Espero, por tanto, que la Casa Real haya tenido en cuenta todo lo que rodea a la joven pareja y que el albur más desgraciado no malogre el matrimonio y de paso la democracia parlamentaria. Espero, en fin, que no les suceda lo que le pasó a una reina española, una abuela remota de Felipe de Borbón, de cuya muerte se cumplen ahora cien años. Me refiero a Isabel II. Se acaba de publicar una obra que relata su avatar desgraciado, su accidentado acceso al trono de una España que sólo comenzaba a ser liberal, un país en donde el conflicto carlista incendiaba la península. En dicho libro se describe con precisión el reinado que precedió al suyo: el de su propia madre, María Cristina, como Viuda Regente, taimada, astuta, de carácter fuerte, una Reina Gobernadora que preservaba los derechos dinásticos de la hija menor frente a otros pretendientes y postulantes y que, a la vez, intentaba asegurar los intereses empresariales y políticos de su marido secreto, de su sociedad conyugal. Isabel Burdiel, la autora de este inteligente volumen, profesora de la Universidad de Valencia, nos detalla con pormenor y tino la vicisitud de una soberana que sólo fue una jovencita caprichosa, pésimamente educada, una pipiola zarandeada por los distintos partidos que estaban edificando el Estado, embrionario, aún en esbozo. El bodorrio se celebró el 10 de octubre de 1846 en el Salón de Embajadores del Palacio Real y, como en nuestros días, se organizaron regocijos públicos que festejaban el feliz enlace. La realidad fue, sin embargo, muy distinta, como examina Isabel Burdiel. La reina sólo era una muchacha cuando se vio casada con un petimetre insípido, que ella reemplazó con gran escándalo de la Corte por otros caballeros de mejor porte y de fornicación experta. Fue el suyo un desastroso matrimonio, atropellado, y su marido, Francisco de Asís, un pisaverde envanecido, uno de los principales urdidores de la camarilla reaccionaria de la Corte, uno de los responsables del desastre institucional y monárquico de aquella España del Ochocientos en la que buena parte de las decisiones políticas se adoptaron extraparlamentariamente.

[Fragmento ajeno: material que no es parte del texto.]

Background: an optimization exercise with open tools, aiming at small area, a short achievable clock period and few clock cycles. Do not read the settings as production practice.
Function was checked by simulation only, so behaviour that the tests miss may differ from the original.
No activity file was given, so power comes from the tool's default toggle rates.

==> flow/design.v (excerpt) <==
module toy_lic_tce (
    input  wire        clk,
    input  wire        rst,           
    input  wire        lic_ready,     
    input  wire        cmd_valid,
    output wire        cmd_ready,
    input  wire [31:0] cmd_word,
    input  wire [31:0] cmd_arg,
    output reg         done,
    output reg  [3:0]  status,
    output reg  [31:0] res,
    output reg         fault,
    output reg  [1:0]  cal_state,
    output wire        bus_req,
    output wire        bus_we,
    output wire [1:0]  bus_space,
    output wire [15:0] bus_addr,
    output wire [31:0] bus_wdata,
    input  wire        bus_ack,
    input  wire [31:0] bus_rdata
);
    localparam integer D  = 3;               
    localparam integer ND = (32 + D - 1) / D;
    localparam [1:0] SP_MMIO = 2'd0, SP_PORT = 2'd1, SP_LOG = 2'd2;
    localparam [3:0] ST_OK = 4'd0, ST_ILLEGAL = 4'd1, ST_NOT_READY = 4'd2,
                     ST_UNCAL = 4'd3, ST_SEQ = 4'd4, ST_CAL_FAILED = 4'd5,
                     ST_RANGE = 4'd6;
    localparam [1:0] UNCAL = 2'd0, CAL_OK = 2'd1, CAL_FAILED = 2'd2;
  ...
Size in the first run: about 1800 cells after synthesis, roughly 190 flip-flops, about 190 I/O pins, about 0.015 mm² of cells after synthesis.
==> flow/config.mk <==
export PLATFORM = sky130hd
export DESIGN_NAME = toy_lic_tce
export DESIGN_NICKNAME = toy_lic_tce
export VERILOG_FILES = /design/flow/design.v
export SDC_FILE = /design/flow/constraint.sdc
export NUM_CORES = 4
export LEC_CHECK = 0
export CAP_MARGIN = 20
export CORE_MARGIN = 2
export CORE_UTILIZATION = 40
export SLEW_MARGIN = 20
==> flow/constraint.sdc <==
create_clock -name core_clock -period 60.0 [get_ports {clk}]
set_input_delay 12.0000 -clock core_clock [delete_from_list [all_inputs] [get_ports {clk}]]
set_output_delay 12.0000 -clock core_clock [all_outputs]
set_load 0.01 [all_outputs]
standard.sh (not shown) runs the stock make flow with config.mk's settings and CLKGATE_MAP_FILE= SYNTH_SCRIPT=/design/flow/synth_recipe.tcl, a recipe that flattens the netlist after the stock synthesis.
==> flow/flow/run.sh <==
#!/bin/bash
# Own layout flow: the standard ORFS flow (standard.sh), with the ports
# buffered by buf_1 cells instead of the default delay buffers, and the
# timing repair after CTS and global routing aimed at a setup slack margin
# (the clock period and constraints are the design's; only the repair
# effort changes). Each tool's full output goes to a log in this folder.
set -euo pipefail
MARGIN=47
bash standard.sh "SETUP_SLACK_MARGIN=$MARGIN" \
    "BUFFER_PORTS_ARGS=-buffer_cell sky130_fd_sc_hd__buf_1" finish > standard_finish.log 2>&1
The baseline completed without violations.
Testbench counts at the start, summed over its fixed seeds: cycles 28,441.
Change:
--- a/flow/flow/run.sh
+++ b/flow/flow/run.sh
@@ -8 +8 @@
-MARGIN=47
+MARGIN=46.6
The new run ran to the end with no violations.
Clock skew stays flat.
Worst setup slack improves by 0.16 ns.
Wire length shrinks slightly.
Worst hold slack degrades by 0.0093 ns.
Via count shrinks slightly.
First-iteration DRC count shrinks by a few percent.
Sequential cell count is unchanged.
Source: an optimization exercise on an open RTL-to-GDS flow (aim: small area, a short achievable clock period and few clock cycles per item). Production flows keep margins and buffers that such runs may drop. In this exercise RTL edits were held to simulation tests only and were not proved equivalent to the original. No activity file was given, so power comes from the tool's default toggle rates.

File: design/flow/config.mk
export PLATFORM = sky130hd
export DESIGN_NAME = sscore_enc
export DESIGN_NICKNAME = sscore_enc
export VERILOG_FILES = /design/flow/design.v
export SDC_FILE = /design/flow/constraint.sdc
export NUM_CORES = 4
export LEC_CHECK = 0
export CAP_MARGIN = 20
export CORE_MARGIN = 2
export CORE_UTILIZATION = 40
export SLEW_MARGIN = 20
File: design/flow/constraint.sdc
create_clock -name core_clock -period 8.0 [get_ports {clk}]
set_input_delay 1.6000 -clock core_clock [delete_from_list [all_inputs] [get_ports {clk}]]
set_output_delay 1.6000 -clock core_clock [all_outputs]
set_load 0.01 [all_outputs]
File: design/flow/design.v
module sscore_enc (
    input             clk,
    input             rst,         
    input             start,
    input      [47:0] in_len,
    output            idle,
    input             in_valid,
    output            in_ready,
    input       [7:0] in_data,
    output            out_valid,
    input             out_ready,
    output     [15:0] out_cp
);
    localparam T      = 4;
    localparam MAXLEN = 10'd1023;
    localparam [2:0] S_IDLE = 3'd0,
                     S_HDR  = 3'd1,    
                     S_SCAN = 3'd2,    
                     S_RUN  = 3'd3,    
                     S_PAT0 = 3'd4,    
                     S_PAT1 = 3'd5,    
                     S_FIN  = 3'd6;    
    localparam [1:0] K_ZERO = 2'b01, K_FF = 2'b10, K_PAT = 2'b11;
    reg  [2:0]  state;
    reg  [47:0] len_q;       
    reg  [47:0] rem;         
    reg  [1:0]  hidx;        
    reg  [1:0]  kind;        
    reg  [9:0]  cnt;         
    reg  [7:0]  p0, p1;      
    reg         run_done;    
    reg  [7:0]  w [0:7];
    reg  [3:0]  wc;
    reg         ovalid;
    reg  [11:0] osym;
    assign idle      = (state == S_IDLE);
    assign in_ready  = (state != S_IDLE) && (rem != 48'd0) && (wc != 4'd8);
    assign out_valid = ovalid;
    assign out_cp    = {4'hE, osym};
    wire can_emit = !ovalid || out_ready;
    wire push     = in_valid && in_ready;
    wire zero4 = (wc >= 4) && (w[0] == 8'h00) && (w[1] == 8'h00) &&
                 (w[2] == 8'h00) && (w[3] == 8'h00);
    wire ff4   = (wc >= 4) && (w[0] == 8'hFF) && (w[1] == 8'hFF) &&
                 (w[2] == 8'hFF) && (w[3] == 8'hFF);
    wire pat4  = (wc == 8) && (w[2] == w[0]) && (w[4] == w[0]) && (w[6] == w[0]) &&
                 (w[3] == w[1]) && (w[5] == w[1]) && (w[7] == w[1]);
    wire have  = (wc == 4'd8) || (rem == 48'd0);
    wire [7:0] unit     = (kind == K_ZERO) ? 8'h00 : 8'hFF;
    wire       run_more = (kind == K_PAT) ? ((wc >= 2) && (w[0] == p0) && (w[1] == p1))
                                          : ((wc >= 1) && (w[0] == unit));
    wire       run_end  = (kind == K_PAT) ? (((wc >= 2) && !run_more) || ((rem == 48'd0) && (wc < 2)))
                                          : (((wc >= 1) && !run_more) || ((rem == 48'd0) && (wc == 0)));
    reg  [2:0]  n_state;
    reg  [3:0]  pop;
    reg         emit;
    reg  [11:0] esym;
    always @(*) begin
        n_state = state;
        pop     = 4'd0;
        emit    = 1'b0;
        esym    = 12'd0;
        case (state)
            S_HDR: begin
                if (can_emit) begin
                    emit = 1'b1;
                    case (hidx)
                        2'd0: esym = len_q[47:36];
                        2'd1: esym = len_q[35:24];
                        2'd2: esym = len_q[23:12];
                        default: esym = len_q[11:0];
                    endcase
                    if (hidx == 2'd3) n_state = S_SCAN;
                end
            end
            S_SCAN: begin
                if (wc == 4'd0 && rem == 48'd0) begin
                    n_state = S_FIN;
                end else if (have) begin
                    if (zero4 || ff4) begin
                        pop     = 4'd4;
                        n_state = S_RUN;
                    end else if (pat4) begin
                        pop     = 4'd8;
                        n_state = S_RUN;
                    end else if (can_emit) begin
                        pop  = 4'd1;
                        emit = 1'b1;
                        esym = {4'b0000, w[0]};
                    end
                end
            end
            S_RUN: begin
                if (cnt == MAXLEN) begin
                    if (can_emit) begin
                        emit = 1'b1;
                        esym = {kind, cnt};
                        if (kind == K_PAT) n_state = S_PAT0;
                    end
                end else if (run_more) begin
                    pop = (kind == K_PAT) ? 4'd2 : 4'd1;
                end else if (run_end) begin
                    if (cnt == 10'd0) begin
                        n_state = S_SCAN;
                    end else if (can_emit) begin
                        emit = 1'b1;
                        esym = {kind, cnt};
                        n_state = (kind == K_PAT) ? S_PAT0 : S_SCAN;
                    end
                end
            end
            S_PAT0: begin
                if (can_emit) begin
                    emit    = 1'b1;
                    esym    = {4'b0000, p0};
                    n_state = S_PAT1;
                end
            end
            S_PAT1: begin
                if (can_emit) begin
                    emit    = 1'b1;
                    esym    = {4'b0000, p1};
                    n_state = run_done ? S_SCAN : S_RUN;
                end
            end
            S_FIN: begin
                if (!ovalid) n_state = S_IDLE;
            end
            default: begin
                if (start) n_state = S_HDR;
            end
        endcase
    end
    wire [3:0] wc_keep = wc - pop;
    integer j;
    always @(posedge clk) begin
        if (rst) begin
            state  <= S_IDLE;
            wc     <= 4'd0;
            ovalid <= 1'b0;
        end else begin
            state <= n_state;
            for (j = 0; j < 8; j = j + 1) begin
                if (j + pop < wc)
                    w[j] <= w[j + pop];
                else if (push && (j == wc_keep))
                    w[j] <= in_data;
            end
            wc <= wc_keep + {3'b000, push};
            if (push) rem <= rem - 48'd1;
            if (emit) begin
                ovalid <= 1'b1;
                osym   <= esym;
            end else if (out_ready) begin
                ovalid <= 1'b0;
            end
            case (state)
                S_IDLE: if (start) begin
                    len_q <= in_len;
                    rem   <= in_len;
                    hidx  <= 2'd0;
                    wc    <= 4'd0;
                end
                S_HDR: if (emit) hidx <= hidx + 2'd1;
                S_SCAN: begin
                    if (have && (zero4 || ff4)) begin
                        kind <= zero4 ? K_ZERO : K_FF;
                        cnt  <= T;
                    end else if (have && pat4) begin
                        kind <= K_PAT;
                        cnt  <= T;
                        p0   <= w[0];
                        p1   <= w[1];
                    end
                end
                S_RUN: begin
                    if (cnt == MAXLEN) begin
                        if (emit) begin
                            cnt      <= 10'd0;
                            run_done <= 1'b0;
                        end
                    end else if (run_more) begin
                        cnt <= cnt + 10'd1;
                    end else if (emit) begin
                        run_done <= 1'b1;
                    end
                end
                default: ;
            endcase
        end
    end
endmodule
File: design/flow/run.sh
#!/bin/bash
# synth_recipe.tcl (not shown) runs the flow's synth.tcl, then flattens the netlist and writes it again
# the make line also repeats each setting of config.mk as NAME=value (left out here)
make -C /OpenROAD-flow-scripts/flow DESIGN_CONFIG=/design/flow/config.mk WORK_HOME=/design/flow/orfs CLKGATE_MAP_FILE= SYNTH_SCRIPT=/design/flow/synth_recipe.tcl finish
==> summary.txt <==
Cells and area
  – Register area: 0.00626 mm²
  – Area growth from synthesis to layout: 12.6%
  – Layout cells sized above 1: 9.52%
  – Post-layout nets: about 1700
  – Filler cell count: 3515
  – Combined area of the multi-input logic cells: 0.00802 mm²

Placed design
  – Dpl hpwl: 38.0 mm
  – GPL Wtd Cong: 0.965
  – Input/output buffers: 75

CTS
  – CTS Buf Count: 27
  – CTS Hold Bufs: 0
  – Max clock buf depth: 3
  – CTS sink cnt: 211
  – CTS tree: built
  – # Post-CTS Setup Buffers: 0
  – Htree depth: 1
  – Root buffer cell: clkbuf_16
  – Reg clk slew, reported paths: ~60 ps
  – Latest clock arrival within the worst-skew pair: 580 ps
  – # resized after CTS: 0

Min path
  – HP Class: register to register
  – Hold_sp: state[2]

Route
  – Final ANT Viol Nets: 0
  – Total Wirelength: ~57 mm
  – Routed len/inst: 27.4 µm
  – DRC viols: 0
  – Vias per inst: between 6 and 7
  – Initial DRC count: 1906
  – DR pass1 iterations: 11
  – Vias: 13900

Synthesis
  – Dominant cells by area after synthesis: edfxtp_1 (41%), mux2_2 (4.4%), a222oi_1 (4.3%)
  – Yosys reg bits: 211
  – Mapped Avg Cell Area: ~9.4 µm²
  – Ys flop type: edfxtp_1
  – Sequential share of the synthesized area: between 40% and 50%
  – Dominant cell type by area after synthesis: edfxtp_1
  – Asr flop ratio synth: 0%
  – Synth warn: 2
  – Synthesized area: 0.0150 mm²
  – Mapped Cells: 1595
  – Area share of the largest cell type after synthesis: roughly two fifths
  – Number of synthesized flops with an enable pin: 203
  – Yosys cell types: between 70 and 80

STA
  – Final Critical Period: 5990 ps
  – Setup_tns: 0 ps
  – Max-slew violation count: 0
  – Skew final: 17.9 ps
  – Final hold viol count: 0
  – Setup repair after global routing missed its margin: false
  – Worst Max-Slew Pin Slew: 1230 ps
  – Final Cycle Share: 74.9%
  – Final Setup Violations: 0
  – Peak Freq: 167 MHz
  – Slew headroom: 17.2%

Critical path
  – Cells along the critical path: nor4_1 -> nand4_1 -> or4b_4 -> a211oi_2 -> nand4bb_2 -> nand2_2 -> inv_2 -> ha_1 -> ha_1 -> buf_4 -> inv_1 -> ha_1 -> a21oi_1 -> o21ai_1 -> buf_4 -> nor2_1 -> a31oi_1 -> nor2_1
  – CP Launch Point: rem[27]
  – Critical path fanouts, max: 33
  – Slowest cell on crit path: or4b_4
  – Crit start category: register
  – Worst r2r src: rem[27]
  – R2R Setup Slk: approximately 2000 ps
  – CP Capture Point: w[7][2]
  – CP Capture Type: register
  – Crit-path max cell delay: 620 ps
  – Worst path required time: 8210 ps
  – CP Class: register to register
  – WP data arrival: 6200 ps
  – Reg2Reg Depth: 18
  – Reg2reg end: w[7][2]
  – Crit path top cell by count: ha_1

Global route
  – Largest net degree at the start of global routing: 80
  – Vias in the first global route: 13300
  – First-pass GRT wire length: around 83 mm
  – Antenna violations before repair: 1
  – Total Routing Usage GR: 28.5%
  – Global route total overflow: 0

Floorplan
  – Initial Util: 40.8%
  – Die Y: 198 µm
  – Row Count: 70
  – Chip width: 198 µm
  – Core Area: roughly 0.037 mm²
  – Io pins: 80
  – Die area: 0.0391 mm²

Power
  – Max VDD drop: about 0.17 mV
  – PwrDens: 214 mW/mm²
  – Lkg Pwr: approximately 5.6 nW
  – Final total power: 3.61 mW

Run status
  – Status: finished clean

Job
  – MaxCap Viol Count: 0
==> state kept, by name, summed over array words and instances (netlist names), 2 cells and up <==
signal / count
hidx: 2
osym: 12
state: 3
rem: 48
p0: 8
kind: 2
p1: 8
wc: 4
len_q: 48
w: 64
cnt: 10
==> power breakdown <==
group          switching [mW]  internal, mW
clock network           0.505         0.752
logic                   0.514         0.305
registers               0.142          1.40
==> layer usage <==
| metal | vias to the layer above | wire length, µm | track usage [%] | part of all wire (%) |
|---|---|---|---|---|
| li1 | 6090 | - | - | - |
| met1 | 6677 | 22800 | 37.9 | 40 |
| met2 | 924 | 24700 | 44.2 | 44 |
| met3 | 224 | 5810 | 5.93 | 10 |
| met4 | 0 | 3240 | 14.4 | 5.7 |
| met5 | - | 0 | 0 | 0 |
==> final cells by class <==
class	instances	share of cell area, %
sequential	211	37.0
clock inverter	14	1.10
tap	468	3.46
antenna	1	0.0148
multi-input combinational	1184	47.5
inverter	49	1.09
clock buffer	35	4.17
timing repair buffer	103	5.68
==> stage by stage <==
stage               instances  setup WS [ps]  instance area [µm²]  utilization, %  hold WS (ps)
finish                   2065           2010                16900            46.0           572
global route             2064           1590                16900            45.9           594
CTS                      2064           2100                16900            45.9           564
detailed placement       2015           1800                16000            43.5           552
global placement         2015           1930                16000            43.5           558
floorplan                1597           2410                15000               -           424
==> cell families (layout without fill, tap and decap cells) <==
logic type,after synthesis,in the layout,share of synthesized area (%)
simple gates,505,505,16.8
compound gates,452,452,20.7
flops,211,211,41.7
buf+inv,202,201,5.26
xor+xnor,88,88,5.13
mux,83,83,6.02
fa+ha+maj,52,52,4.38
other cells,2,5,0.0500
==> critical path: cells and delay by family (launching register included) <==
family / cells / cell delay [ps]
buffers and inverters: 4 / 910
adder cells (fa/ha/maj): 3 / 1070
AND/OR/NAND/NOR: 7 / 2670
AO/OA/AOI/OAI: 4 / 490
flip-flops: 1 / 440
==> worst min path at each step <==
stage          cells past startpoint        to  slack [ps]
3_5_place_dp                       2  state[2]         550
3_3_place_gp                       2  state[2]         560
4_1_cts                            2  state[2]         560
2_1_floorplan                      0     p0[1]         420
5_1_grt                            2  state[2]         590
6_report                           2  state[2]         570
==> cell usage after synthesis, types with 25 or more instances <==
library cell and instances:
nor3_1 42, inv_1 45, nand2_1 165, o21ai_0 109
mux2i_1 25, xor2_1 39, clkbuf_1 119, nand3_1 39
a21oi_1 87, a221oi_1 31, xnor2_1 49, mux2_2 58
a222oi_1 64, nor4_1 42, nor2_1 102, edfxtp_1 203
ha_1 51
==> layout by cell type (no fill, tap or decap), types with 11 or more instances in the layout <==
| master | count |
|---|---|
| ha_1 | 50 |
| a211oi_1 | 22 |
| a22oi_1 | 21 |
| clkbuf_16 | 27 |
| mux2i_1 | 25 |
| xnor2_1 | 49 |
| nor4_1 | 38 |
| o22ai_1 | 19 |
| nand3_1 | 39 |
| inv_1 | 44 |
| edfxtp_1 | 203 |
| buf_4 | 28 |
| and3_1 | 19 |
| o21ai_0 | 109 |
| a31oi_1 | 24 |
| nor2_1 | 100 |
| nand3b_1 | 11 |
| nand2_1 | 165 |
| a22o_1 | 11 |
| nor3_1 | 42 |
| a21o_1 | 11 |
| clkdlybuf4s50_1 | 75 |
| a221oi_1 | 31 |
| nand4_1 | 19 |
| a21oi_1 | 86 |
| mux2_2 | 58 |
| a222oi_1 | 64 |
| xor2_1 | 39 |
Testbench counts, summed over its fixed seeds: cycles 95,870, bytes 62,998.

separate check: timing with driven ports:
The results above use ideal ports. As a check the final layout listed here was re-extracted and re-timed, cells and wires unchanged.
Step 1 (the two cells are an assumption about what drives the block):
set clk [get_ports {clk}]
set_driving_cell -lib_cell sky130_fd_sc_hd__clkbuf_16 $clk
set_driving_cell -lib_cell sky130_fd_sc_hd__buf_2 [delete_from_list [all_inputs] $clk]
Step 2 also shifts input and output timing later by t, the mid clock arrival at the registers, as if the neighbouring blocks saw the same clock.
Three values: no drivers, after step 1, after step 2; two values: the first two.
t (ns): 0.622
setup slack, ns: 2.012 / 2.012 / 1.718
slew at the worst register clock pin (ns): 0.06 / 0.06
cell pins on the clock port's net: 1
After both steps this run still meets setup and hold. The setup slack of this run moves by 0.000 ns with the drivers and by -0.294 ns with both steps.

Esperemos que en Palacio hayan examinado la caca de los caballos, el excremento real, y todos los detalles de la boda, pero esperemos también que los preceptores hayan aleccionado lo suficiente a la joven pareja, a Felipe y Letizia, y que, como es de suponer, los contrayentes sepan comportarse sacrificándose profesionalmente a lo que es su principal obligación, que es la de reinar con cordura y prudencia en una democracia parlamentaria de la que reciben su legitimidad y fuerza. Ustedes ya me entienden.

Justo Serna es profesor de Historia Contemporánea de la Universidad de Valencia.